What is the difference between looking and seeing?

Soininen’s photographs are dreamlike landscapes, self-portraits and still lifes. They are based on scenes she has encountered: foliage, flower-filled meadows, streets, electrical wires and animals – objects that have asked to be photographed. Soininen’s imagery is not anything unseen, yet nothing feels familiar.

Soininen employs a documentary approach, and her works are not heavily edited. When taking photographs, she sometimes uses flash, colour gels or smoke to bring out her subject. Often, the composition and cropping help bring out the significant factor or phenomenon that has captured her attention in the surrounding world.

Undeniably, the months-long LSD-induced psychosis she has experienced has left an irreversible mark on her artistic expression. In her work, Soininen sheds light on psychosis as both a traumatic and awakening state – one in which conventional meanings are dismantled and replaced by an alternate, compelling reality, revealed through signs and messages that seem to appear everywhere.

Soininen’s interest in grounded experiences of consciousness stems from a deep concern that significance and value are fading away. Overabundance, the inflation caused by the excess of everything, is an existential matter. For Soininen, psychosis offered a form of relief. Soininen depicts psychosis as a recuperation of signs and their meanings, which has led her to interpret familiar things in a new light.
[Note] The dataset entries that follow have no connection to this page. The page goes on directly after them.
[src/flat_wrapper.sv]
// flat-port wrapper written by rule: the top's interface ports become plain ports
module key_priority_encoder_flat 
#(
  parameter int unsigned DEB_CYCLES    = 4,
  parameter int unsigned REPEAT_CYCLES = 16
)
  (clk, rst_n, kbd_key_n, kbd_code_ack, kbd_code, kbd_code_valid, kbd_busy);
  key_priority_encoder_if kbd_i ();
  input logic clk;
  input logic rst_n;
  input wire logic [$bits(kbd_i.key_n)-1:0] kbd_key_n;
  input wire logic [$bits(kbd_i.code_ack)-1:0] kbd_code_ack;
  output wire logic [$bits(kbd_i.code)-1:0] kbd_code;
  output wire logic [$bits(kbd_i.code_valid)-1:0] kbd_code_valid;
  output wire logic [$bits(kbd_i.busy)-1:0] kbd_busy;
  assign kbd_i.key_n = kbd_key_n;
  assign kbd_i.code_ack = kbd_code_ack;
  assign kbd_code = kbd_i.code;
  assign kbd_code_valid = kbd_i.code_valid;
  assign kbd_busy = kbd_i.busy;
  key_priority_encoder #(.DEB_CYCLES(DEB_CYCLES), .REPEAT_CYCLES(REPEAT_CYCLES)) u_core (.clk(clk), .rst_n(rst_n), .kbd(kbd_i));
endmodule
[config.mk]
export PLATFORM = sky130hd
export DESIGN_NAME = key_priority_encoder_flat
export DESIGN_NICKNAME = d
export VERILOG_FILES = /design/src/rtl/key_priority_encoder_if.sv /design/src/rtl/key_priority_encoder.sv /design/src/flat_wrapper.sv
export SDC_FILE = /design/constraint.sdc
export NUM_CORES = 1
export LEC_CHECK = 0
export BUFFER_PORTS_ARGS = -buffer_cell sky130_fd_sc_hd__buf_2
export CORE_MARGIN = 4
export CORE_UTILIZATION = 50
export CTS_BUF_LIST = sky130_fd_sc_hd__clkbuf_4
export DETAILED_ROUTE_END_ITERATION = 6
export GPL_ROUTABILITY_DRIVEN = 1
export PLACE_DENSITY = 0.69
export SKIP_LAST_GASP = 1
export SLEW_MARGIN = 10
export SYNTH_ARGS = -nofsm -noshare
export SYNTH_HDL_FRONTEND = slang
export SYNTH_SLANG_ARGS = --single-unit
[constraint.sdc]
create_clock -name clk -period 3 [get_ports clk]
set_input_delay 0.45 -clock clk [delete_from_list [all_inputs] [get_ports clk]]
set_output_delay 0.45 -clock clk [all_outputs]
set_load 0.02 [all_outputs]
Since then, art and photography have freed Soininen to explore identity and existence that merges spiritual experience with external reality and the inner world. This sense of unity – perceiving oneself as a part of the universe – also ties together various psychedelic experiences.

Between looking and seeing lies a space the size of one’s consciousness. We can look at anything, but we cannot see beyond the scope of our own awareness.
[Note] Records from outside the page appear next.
--- src/rtl/corelet_seq.sv ---
// corelet_seq: weight-stationary sequencer for the corelet datapath (L0, MAC array, OFIFO).
// For each of N_KIJ kernel positions: kernel load, kernel push, settle, activation load,
// execute, then drain the OFIFO into pmem.
// Ports:
//   clk, reset                 clock, synchronous active-high reset
//   start                      run request, honoured only in IDLE
//   l0_full, ofifo_valid       corelet status
//   xmem_cen/wen/addr          activation/weight SRAM read port (wen fixed high)
//   pmem_cen/wen/addr          psum SRAM write port
//   l0_wr, l0_rd, inst_w       L0 strobes and MAC instruction
//   ofifo_rd                   OFIFO pop
//   busy, done, kij            run status
// Build option CORELET_SEQ_PERF_EN adds perf_cycles (busy cycles) and perf_stall
// (ALOAD cycles with l0_full plus DRAIN cycles without ofifo_valid).
//
// state  | meaning
// IDLE   | waiting for start
// KLOAD  | weights for kij -> L0
// KPUSH  | L0 -> MAC array with kernel-load instruction, col cycles
// SETTLE | quiet cycles while weights propagate
// ALOAD  | activations -> L0
// EXEC   | L0 -> MAC array with execute instruction, N_ACT cycles
// DRAIN  | OFIFO pop then pmem write, N_ACT times
// FIN    | done pulse
module corelet_seq
  import corelet_pkg::*;
#(
  parameter int row     = 8,
  parameter int col     = 8,
  parameter int inst_bw = 3,
  parameter int N_ACT   = 36,
  parameter int N_KIJ   = 9,
  parameter int ADDR_W  = 11,
  parameter int W_BASE  = 1024,
  parameter int SETTLE  = 16
) (
  input  logic               clk,
  input  logic               reset,
  input  logic               start,
  input  logic               l0_full,
  input  logic               ofifo_valid,
  output logic               xmem_cen,
  output logic               xmem_wen,
  output logic [ADDR_W-1:0]  xmem_addr,
  output logic               pmem_cen,
  output logic               pmem_wen,
  output logic [ADDR_W-1:0]  pmem_addr,
  output logic               l0_wr,
  output logic               l0_rd,
  output logic [inst_bw-1:0] inst_w,
  output logic               ofifo_rd,
  output logic               busy,
  output logic               done,
  output logic [3:0]         kij
`ifdef CORELET_SEQ_PERF_EN
  ,
  output logic [31:0]        perf_cycles,
  output logic [31:0]        perf_stall
`endif
);

  // Weights must have crossed the whole array before activations follow.
  if (SETTLE < row + col) begin : g_settle_too_short
    $error("SETTLE must be at least row+col");
  end

  state_e           state_q, state_d;
  logic [3:0]       kij_q, kij_d;
  logic [CNT_W-1:0] cnt_q, cnt_d;
  logic [CNT_W-1:0] o_q, o_d;
  logic             pop_q;
  logic             fill_en, fill_done;
  logic [CNT_W-1:0] fill_count;
  logic [ADDR_W-1:0] fill_base;

  assign fill_en    = (state_q == S_KLOAD) || (state_q == S_ALOAD);
  assign fill_count = (state_q == S_KLOAD) ? CNT_W'(col) : CNT_W'(N_ACT);
  assign fill_base  = (state_q == S_KLOAD) ? ADDR_W'(W_BASE + int'(kij_q) * col) : '0;

  corelet_seq_fill #(.ADDR_W(ADDR_W)) u_fill (
    .clk        (clk),
    .reset      (reset),
    .en_i       (fill_en),
    .count_i    (fill_count),
    .base_i     (fill_base),
    .l0_full_i  (l0_full),
    .xmem_cen_o (xmem_cen),
    .xmem_addr_o(xmem_addr),
    .l0_wr_o    (l0_wr),
    .fill_done_o(fill_done)
  );

  // Pops and writes alternate, so with no pop pending o_q equals pops issued.
  assign ofifo_rd = (state_q == S_DRAIN) && ofifo_valid && !pop_q && (o_q < CNT_W'(N_ACT));

  always_comb begin
    state_d = state_q;
    kij_d   = kij_q;
    cnt_d   = cnt_q;
    o_d     = o_q;
    case (state_q)
      S_IDLE: begin
        if (start) begin
          state_d = S_KLOAD;
          kij_d   = '0;
        end
      end
      S_KLOAD: begin
        if (fill_done) begin
          state_d = S_KPUSH;
          cnt_d   = CNT_W'(col - 1);
        end
      end
      S_KPUSH: begin
        if (cnt_q == '0) begin
          state_d = S_SETTLE;
          cnt_d   = CNT_W'(SETTLE - 1);
        end else begin
          cnt_d = cnt_q - CNT_W'(1);
        end
      end
      S_SETTLE: begin
        if (cnt_q == '0) state_d = S_ALOAD;
        else             cnt_d   = cnt_q - CNT_W'(1);
      end
      S_ALOAD: begin
        if (fill_done) begin
          state_d = S_EXEC;
          cnt_d   = CNT_W'(N_ACT - 1);
        end
      end
      S_EXEC: begin
        if (cnt_q == '0) begin
          state_d = S_DRAIN;
          o_d     = '0;
        end else begin
          cnt_d = cnt_q - CNT_W'(1);
        end
      end
      S_DRAIN: begin
        if (pop_q) begin
          o_d = o_q + CNT_W'(1);
          if (o_q == CNT_W'(N_ACT - 1)) begin
            o_d = '0;
            if (kij_q == 4'(N_KIJ - 1)) begin
              state_d = S_FIN;
            end else begin
              state_d = S_KLOAD;
              kij_d   = kij_q + 4'd1;
            end
          end
        end
      end
      S_FIN:   state_d = S_IDLE;
      default: state_d = S_IDLE;
    endcase
  end

  always_ff @(posedge clk) begin
    if (reset) begin
      state_q <= S_IDLE;
      kij_q   <= '0;
      cnt_q   <= '0;
      o_q     <= '0;
      pop_q   <= 1'b0;
    end else begin
      state_q <= state_d;
      kij_q   <= kij_d;
      cnt_q   <= cnt_d;
      o_q     <= o_d;
      pop_q   <= ofifo_rd;
    end
  end

  assign xmem_wen  = 1'b1;
  assign pmem_cen  = ~pop_q;
  assign pmem_wen  = ~pop_q;
  assign pmem_addr = pop_q ? ADDR_W'(int'(kij_q) * N_ACT + int'(o_q)) : '0;
  assign l0_rd     = (state_q == S_KPUSH) || (state_q == S_EXEC);
  assign inst_w    = (state_q == S_KPUSH) ? inst_bw'(INST_KLOAD) :
                     (state_q == S_EXEC)  ? inst_bw'(INST_EXEC)  : inst_bw'(INST_IDLE);
  assign busy      = (state_q != S_IDLE) && (state_q != S_FIN);
  assign done      = (state_q == S_FIN);
  assign kij       = kij_q;

`ifdef CORELET_SEQ_PERF_EN
  logic [31:0] perf_cycles_q, perf_stall_q;
  logic        stall_cyc;

  assign stall_cyc = ((state_q == S_ALOAD) && l0_full) || ((state_q == S_DRAIN) && !ofifo_valid);

  always_ff @(posedge clk) begin
    if (reset) begin
      perf_cycles_q <= '0;
      perf_stall_q  <= '0;
    end else if ((state_q == S_IDLE) && start) begin
      perf_cycles_q <= '0;
      perf_stall_q  <= '0;
    end else begin
      if (busy)      perf_cycles_q <= perf_cycles_q + 32'd1;
      if (stall_cyc) perf_stall_q  <= perf_stall_q + 32'd1;
    end
  end

  assign perf_cycles = perf_cycles_q;
  assign perf_stall  = perf_stall_q;
`endif

endmodule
The exhibition, The trees are not what they seem, features photographs and a video work. The latest series in progress, Shallow waters, misty waves, explores the beauty of everyday reality and the mystical, strange elements intertwined with it. The earlier series, titled The transcendent country of the mind (2019–2021), depicts the otherworldly realm revealed through Soininen’s psychosis, as well as the act of reconciling with this world. The exhibition also showcases self-portraits that serve as a therapeutic motif for Soininen, helping her process her experiences.